- [About this task]: Using only the records, tally the lines with "drives" in them and state that total by itself.

- [Exercise material]:
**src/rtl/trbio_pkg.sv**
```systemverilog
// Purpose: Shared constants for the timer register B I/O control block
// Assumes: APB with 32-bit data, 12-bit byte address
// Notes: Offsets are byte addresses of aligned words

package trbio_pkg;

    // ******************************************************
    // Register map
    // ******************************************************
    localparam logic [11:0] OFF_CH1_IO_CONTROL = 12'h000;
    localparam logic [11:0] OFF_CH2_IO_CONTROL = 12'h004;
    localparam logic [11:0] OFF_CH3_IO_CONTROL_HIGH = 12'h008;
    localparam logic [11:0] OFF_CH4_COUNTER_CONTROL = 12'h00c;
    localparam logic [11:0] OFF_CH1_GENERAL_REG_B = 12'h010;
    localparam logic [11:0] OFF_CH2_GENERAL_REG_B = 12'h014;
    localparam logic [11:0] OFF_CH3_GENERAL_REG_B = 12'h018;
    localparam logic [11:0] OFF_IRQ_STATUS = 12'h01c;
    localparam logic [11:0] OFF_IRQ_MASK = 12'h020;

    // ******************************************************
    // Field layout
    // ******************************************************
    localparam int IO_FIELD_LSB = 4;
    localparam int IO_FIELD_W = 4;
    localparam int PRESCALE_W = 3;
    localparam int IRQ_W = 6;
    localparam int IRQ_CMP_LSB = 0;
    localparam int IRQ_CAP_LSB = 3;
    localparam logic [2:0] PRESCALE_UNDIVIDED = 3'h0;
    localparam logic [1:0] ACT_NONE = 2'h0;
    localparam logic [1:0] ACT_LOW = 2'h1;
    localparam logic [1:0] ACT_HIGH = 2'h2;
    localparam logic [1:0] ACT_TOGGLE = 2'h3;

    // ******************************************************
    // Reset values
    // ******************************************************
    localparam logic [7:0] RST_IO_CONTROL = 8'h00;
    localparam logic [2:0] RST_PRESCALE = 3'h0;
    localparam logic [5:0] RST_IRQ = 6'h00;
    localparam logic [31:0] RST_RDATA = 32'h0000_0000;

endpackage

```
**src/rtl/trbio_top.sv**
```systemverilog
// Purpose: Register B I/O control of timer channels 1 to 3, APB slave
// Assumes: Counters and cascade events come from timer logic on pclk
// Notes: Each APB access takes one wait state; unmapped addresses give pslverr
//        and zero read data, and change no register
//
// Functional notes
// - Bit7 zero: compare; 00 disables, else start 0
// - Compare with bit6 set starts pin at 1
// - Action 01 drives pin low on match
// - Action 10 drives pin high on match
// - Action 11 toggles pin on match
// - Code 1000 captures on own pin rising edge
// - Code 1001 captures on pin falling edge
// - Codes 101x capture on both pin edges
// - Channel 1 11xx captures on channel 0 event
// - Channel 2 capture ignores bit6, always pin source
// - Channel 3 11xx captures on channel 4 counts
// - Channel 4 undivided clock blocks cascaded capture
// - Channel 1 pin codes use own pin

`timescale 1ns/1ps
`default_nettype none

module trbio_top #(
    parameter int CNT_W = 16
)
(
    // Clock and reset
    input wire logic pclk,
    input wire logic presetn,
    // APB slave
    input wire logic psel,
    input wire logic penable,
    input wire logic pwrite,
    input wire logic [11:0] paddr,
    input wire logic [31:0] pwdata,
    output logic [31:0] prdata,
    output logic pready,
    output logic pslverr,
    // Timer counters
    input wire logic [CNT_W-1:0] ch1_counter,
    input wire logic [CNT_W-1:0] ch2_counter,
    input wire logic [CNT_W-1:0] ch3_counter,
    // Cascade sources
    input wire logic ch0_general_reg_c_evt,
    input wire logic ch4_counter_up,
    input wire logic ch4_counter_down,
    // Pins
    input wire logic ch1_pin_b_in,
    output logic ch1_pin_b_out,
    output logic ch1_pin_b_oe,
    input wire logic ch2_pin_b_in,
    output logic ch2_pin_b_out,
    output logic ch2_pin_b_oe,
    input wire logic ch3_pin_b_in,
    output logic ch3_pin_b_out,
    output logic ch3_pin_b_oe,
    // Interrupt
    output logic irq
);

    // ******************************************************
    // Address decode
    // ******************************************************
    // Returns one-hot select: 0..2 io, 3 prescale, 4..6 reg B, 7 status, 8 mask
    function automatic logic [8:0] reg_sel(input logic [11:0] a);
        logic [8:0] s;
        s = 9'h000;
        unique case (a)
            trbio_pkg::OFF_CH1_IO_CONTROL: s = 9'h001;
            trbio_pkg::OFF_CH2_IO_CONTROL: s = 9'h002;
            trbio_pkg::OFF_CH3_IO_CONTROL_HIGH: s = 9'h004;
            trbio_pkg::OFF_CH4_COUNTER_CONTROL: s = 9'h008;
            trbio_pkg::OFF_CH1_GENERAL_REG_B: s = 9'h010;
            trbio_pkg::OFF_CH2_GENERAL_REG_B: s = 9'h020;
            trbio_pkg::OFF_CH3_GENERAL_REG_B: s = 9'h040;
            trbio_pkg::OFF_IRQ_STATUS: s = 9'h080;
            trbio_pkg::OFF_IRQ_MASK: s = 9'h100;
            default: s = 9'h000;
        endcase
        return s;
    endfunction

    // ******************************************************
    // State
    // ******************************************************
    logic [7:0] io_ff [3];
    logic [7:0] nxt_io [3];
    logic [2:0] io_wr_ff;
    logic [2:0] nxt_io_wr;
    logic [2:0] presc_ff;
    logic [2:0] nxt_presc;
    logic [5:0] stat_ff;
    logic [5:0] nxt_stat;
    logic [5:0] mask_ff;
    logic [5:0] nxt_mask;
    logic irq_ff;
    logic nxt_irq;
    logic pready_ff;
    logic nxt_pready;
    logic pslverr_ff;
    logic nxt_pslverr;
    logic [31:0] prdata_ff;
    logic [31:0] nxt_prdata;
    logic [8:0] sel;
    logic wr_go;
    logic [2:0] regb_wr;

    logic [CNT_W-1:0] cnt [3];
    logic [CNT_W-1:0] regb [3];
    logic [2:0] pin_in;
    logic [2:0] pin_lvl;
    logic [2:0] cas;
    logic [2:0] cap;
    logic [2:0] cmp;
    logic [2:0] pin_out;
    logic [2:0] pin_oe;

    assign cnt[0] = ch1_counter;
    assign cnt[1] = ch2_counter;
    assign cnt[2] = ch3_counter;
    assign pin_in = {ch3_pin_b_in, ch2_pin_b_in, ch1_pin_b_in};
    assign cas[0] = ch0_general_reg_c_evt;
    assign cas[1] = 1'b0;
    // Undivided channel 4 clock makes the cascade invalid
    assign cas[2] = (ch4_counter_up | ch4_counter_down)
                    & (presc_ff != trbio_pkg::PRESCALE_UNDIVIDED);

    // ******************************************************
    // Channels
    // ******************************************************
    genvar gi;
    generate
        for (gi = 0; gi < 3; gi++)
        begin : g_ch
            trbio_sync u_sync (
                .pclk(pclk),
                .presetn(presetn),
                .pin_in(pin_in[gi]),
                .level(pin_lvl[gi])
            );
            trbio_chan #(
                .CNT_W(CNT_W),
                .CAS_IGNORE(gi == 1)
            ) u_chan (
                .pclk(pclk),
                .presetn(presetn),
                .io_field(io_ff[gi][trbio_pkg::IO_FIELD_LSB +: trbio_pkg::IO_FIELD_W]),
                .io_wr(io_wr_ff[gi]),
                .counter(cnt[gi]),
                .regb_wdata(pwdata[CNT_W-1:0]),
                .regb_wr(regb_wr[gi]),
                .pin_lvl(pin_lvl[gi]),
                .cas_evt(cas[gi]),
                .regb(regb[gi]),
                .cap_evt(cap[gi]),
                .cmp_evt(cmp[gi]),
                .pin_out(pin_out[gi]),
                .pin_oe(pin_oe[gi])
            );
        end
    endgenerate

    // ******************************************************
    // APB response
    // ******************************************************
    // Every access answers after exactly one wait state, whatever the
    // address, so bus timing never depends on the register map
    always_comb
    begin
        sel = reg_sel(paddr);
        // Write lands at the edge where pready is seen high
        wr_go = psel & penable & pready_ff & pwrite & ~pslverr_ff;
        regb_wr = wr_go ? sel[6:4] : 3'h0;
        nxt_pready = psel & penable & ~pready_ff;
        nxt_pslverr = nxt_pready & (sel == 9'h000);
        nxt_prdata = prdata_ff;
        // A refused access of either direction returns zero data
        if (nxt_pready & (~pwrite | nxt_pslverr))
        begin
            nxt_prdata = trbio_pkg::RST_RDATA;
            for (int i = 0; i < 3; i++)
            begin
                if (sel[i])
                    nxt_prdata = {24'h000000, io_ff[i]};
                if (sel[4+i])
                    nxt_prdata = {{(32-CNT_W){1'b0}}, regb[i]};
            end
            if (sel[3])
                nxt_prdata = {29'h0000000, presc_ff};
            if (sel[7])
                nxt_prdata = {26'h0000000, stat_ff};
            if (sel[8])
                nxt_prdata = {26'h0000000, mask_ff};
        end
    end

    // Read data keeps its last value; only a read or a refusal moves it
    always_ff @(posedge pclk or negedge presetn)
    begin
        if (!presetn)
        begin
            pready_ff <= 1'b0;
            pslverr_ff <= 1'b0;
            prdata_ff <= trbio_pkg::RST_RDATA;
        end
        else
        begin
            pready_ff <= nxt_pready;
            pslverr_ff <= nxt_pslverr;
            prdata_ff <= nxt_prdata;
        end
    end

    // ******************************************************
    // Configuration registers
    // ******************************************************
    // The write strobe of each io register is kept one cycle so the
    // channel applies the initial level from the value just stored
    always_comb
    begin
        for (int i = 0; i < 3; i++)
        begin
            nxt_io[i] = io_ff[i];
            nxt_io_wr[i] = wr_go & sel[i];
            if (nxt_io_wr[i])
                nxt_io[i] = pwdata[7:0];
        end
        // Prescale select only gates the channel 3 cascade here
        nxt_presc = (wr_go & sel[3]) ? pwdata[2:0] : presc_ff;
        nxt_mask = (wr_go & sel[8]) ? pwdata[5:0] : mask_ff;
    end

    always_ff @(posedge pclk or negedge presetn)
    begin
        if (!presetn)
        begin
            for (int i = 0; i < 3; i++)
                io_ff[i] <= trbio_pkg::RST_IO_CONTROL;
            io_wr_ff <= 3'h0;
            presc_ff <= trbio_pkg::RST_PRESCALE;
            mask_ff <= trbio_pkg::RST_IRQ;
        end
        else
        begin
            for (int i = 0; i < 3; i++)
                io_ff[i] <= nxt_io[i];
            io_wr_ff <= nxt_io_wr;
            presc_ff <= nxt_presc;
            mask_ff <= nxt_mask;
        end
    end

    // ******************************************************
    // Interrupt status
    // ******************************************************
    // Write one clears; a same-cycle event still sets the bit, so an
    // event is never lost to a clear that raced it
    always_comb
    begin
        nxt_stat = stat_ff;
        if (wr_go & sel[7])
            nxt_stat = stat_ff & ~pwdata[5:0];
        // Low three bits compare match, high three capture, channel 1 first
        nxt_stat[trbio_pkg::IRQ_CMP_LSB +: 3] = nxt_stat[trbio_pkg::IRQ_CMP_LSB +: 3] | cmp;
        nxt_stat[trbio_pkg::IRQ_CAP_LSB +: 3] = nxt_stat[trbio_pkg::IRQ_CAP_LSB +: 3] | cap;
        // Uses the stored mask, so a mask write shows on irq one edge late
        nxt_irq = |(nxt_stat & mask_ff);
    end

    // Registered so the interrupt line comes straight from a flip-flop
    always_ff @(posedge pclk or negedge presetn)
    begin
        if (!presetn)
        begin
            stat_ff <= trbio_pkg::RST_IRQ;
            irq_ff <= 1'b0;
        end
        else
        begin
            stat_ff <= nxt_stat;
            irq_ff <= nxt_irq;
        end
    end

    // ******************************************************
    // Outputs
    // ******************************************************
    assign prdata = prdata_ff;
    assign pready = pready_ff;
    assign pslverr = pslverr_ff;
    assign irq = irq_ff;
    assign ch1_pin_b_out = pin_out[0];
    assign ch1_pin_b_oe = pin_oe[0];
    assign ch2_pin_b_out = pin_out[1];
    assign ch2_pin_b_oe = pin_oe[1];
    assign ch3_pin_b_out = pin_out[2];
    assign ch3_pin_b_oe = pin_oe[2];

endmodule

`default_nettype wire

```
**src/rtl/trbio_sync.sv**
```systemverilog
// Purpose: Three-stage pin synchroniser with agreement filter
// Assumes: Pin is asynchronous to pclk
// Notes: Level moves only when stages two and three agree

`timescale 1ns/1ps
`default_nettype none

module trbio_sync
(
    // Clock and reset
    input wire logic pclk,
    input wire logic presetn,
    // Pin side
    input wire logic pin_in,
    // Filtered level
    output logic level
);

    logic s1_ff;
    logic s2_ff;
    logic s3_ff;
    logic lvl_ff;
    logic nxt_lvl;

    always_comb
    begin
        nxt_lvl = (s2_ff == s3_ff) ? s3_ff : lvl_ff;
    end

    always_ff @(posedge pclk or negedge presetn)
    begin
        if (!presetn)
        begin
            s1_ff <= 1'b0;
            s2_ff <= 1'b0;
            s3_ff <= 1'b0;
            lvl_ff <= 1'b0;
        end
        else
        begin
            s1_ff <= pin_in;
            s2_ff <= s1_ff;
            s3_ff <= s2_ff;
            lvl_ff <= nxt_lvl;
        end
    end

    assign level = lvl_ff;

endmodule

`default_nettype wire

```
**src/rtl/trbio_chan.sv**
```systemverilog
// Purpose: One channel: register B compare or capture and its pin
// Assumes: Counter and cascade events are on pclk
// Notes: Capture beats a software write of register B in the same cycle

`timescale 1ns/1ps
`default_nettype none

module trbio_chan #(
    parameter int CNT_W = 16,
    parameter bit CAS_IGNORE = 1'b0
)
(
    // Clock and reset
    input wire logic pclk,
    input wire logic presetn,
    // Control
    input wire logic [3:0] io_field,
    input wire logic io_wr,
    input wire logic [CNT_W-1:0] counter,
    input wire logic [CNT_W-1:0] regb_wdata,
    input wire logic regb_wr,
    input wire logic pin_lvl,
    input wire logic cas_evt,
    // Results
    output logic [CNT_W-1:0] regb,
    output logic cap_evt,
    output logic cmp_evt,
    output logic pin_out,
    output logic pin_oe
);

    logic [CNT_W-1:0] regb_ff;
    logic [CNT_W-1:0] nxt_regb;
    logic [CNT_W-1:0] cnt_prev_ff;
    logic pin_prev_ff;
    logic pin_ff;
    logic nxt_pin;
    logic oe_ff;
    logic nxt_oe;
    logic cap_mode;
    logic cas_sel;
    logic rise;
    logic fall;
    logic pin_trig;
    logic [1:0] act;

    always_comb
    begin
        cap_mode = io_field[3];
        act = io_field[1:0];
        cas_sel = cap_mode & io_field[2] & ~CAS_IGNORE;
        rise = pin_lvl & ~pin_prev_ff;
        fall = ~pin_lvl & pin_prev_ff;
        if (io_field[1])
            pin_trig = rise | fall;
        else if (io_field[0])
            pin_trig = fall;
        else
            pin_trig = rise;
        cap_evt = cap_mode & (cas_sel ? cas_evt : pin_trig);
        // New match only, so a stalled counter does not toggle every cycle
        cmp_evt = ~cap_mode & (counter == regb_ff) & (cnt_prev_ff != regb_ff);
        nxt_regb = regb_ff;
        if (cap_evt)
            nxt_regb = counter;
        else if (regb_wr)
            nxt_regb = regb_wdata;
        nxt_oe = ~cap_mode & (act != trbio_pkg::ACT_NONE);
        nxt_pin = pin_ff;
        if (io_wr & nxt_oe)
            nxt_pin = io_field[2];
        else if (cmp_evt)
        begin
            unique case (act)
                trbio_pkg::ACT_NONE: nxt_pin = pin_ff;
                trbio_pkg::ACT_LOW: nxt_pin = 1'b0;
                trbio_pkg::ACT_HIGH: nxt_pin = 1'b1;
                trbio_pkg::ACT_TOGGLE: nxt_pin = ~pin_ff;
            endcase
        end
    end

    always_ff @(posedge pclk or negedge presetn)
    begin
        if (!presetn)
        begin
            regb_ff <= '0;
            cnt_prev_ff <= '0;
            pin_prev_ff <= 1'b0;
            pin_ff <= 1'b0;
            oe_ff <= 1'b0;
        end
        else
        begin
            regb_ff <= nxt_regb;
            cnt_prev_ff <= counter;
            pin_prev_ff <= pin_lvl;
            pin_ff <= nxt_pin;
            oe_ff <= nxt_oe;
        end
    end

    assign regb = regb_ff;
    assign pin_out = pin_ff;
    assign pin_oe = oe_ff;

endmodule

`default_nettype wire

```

- [Expected answer]: 2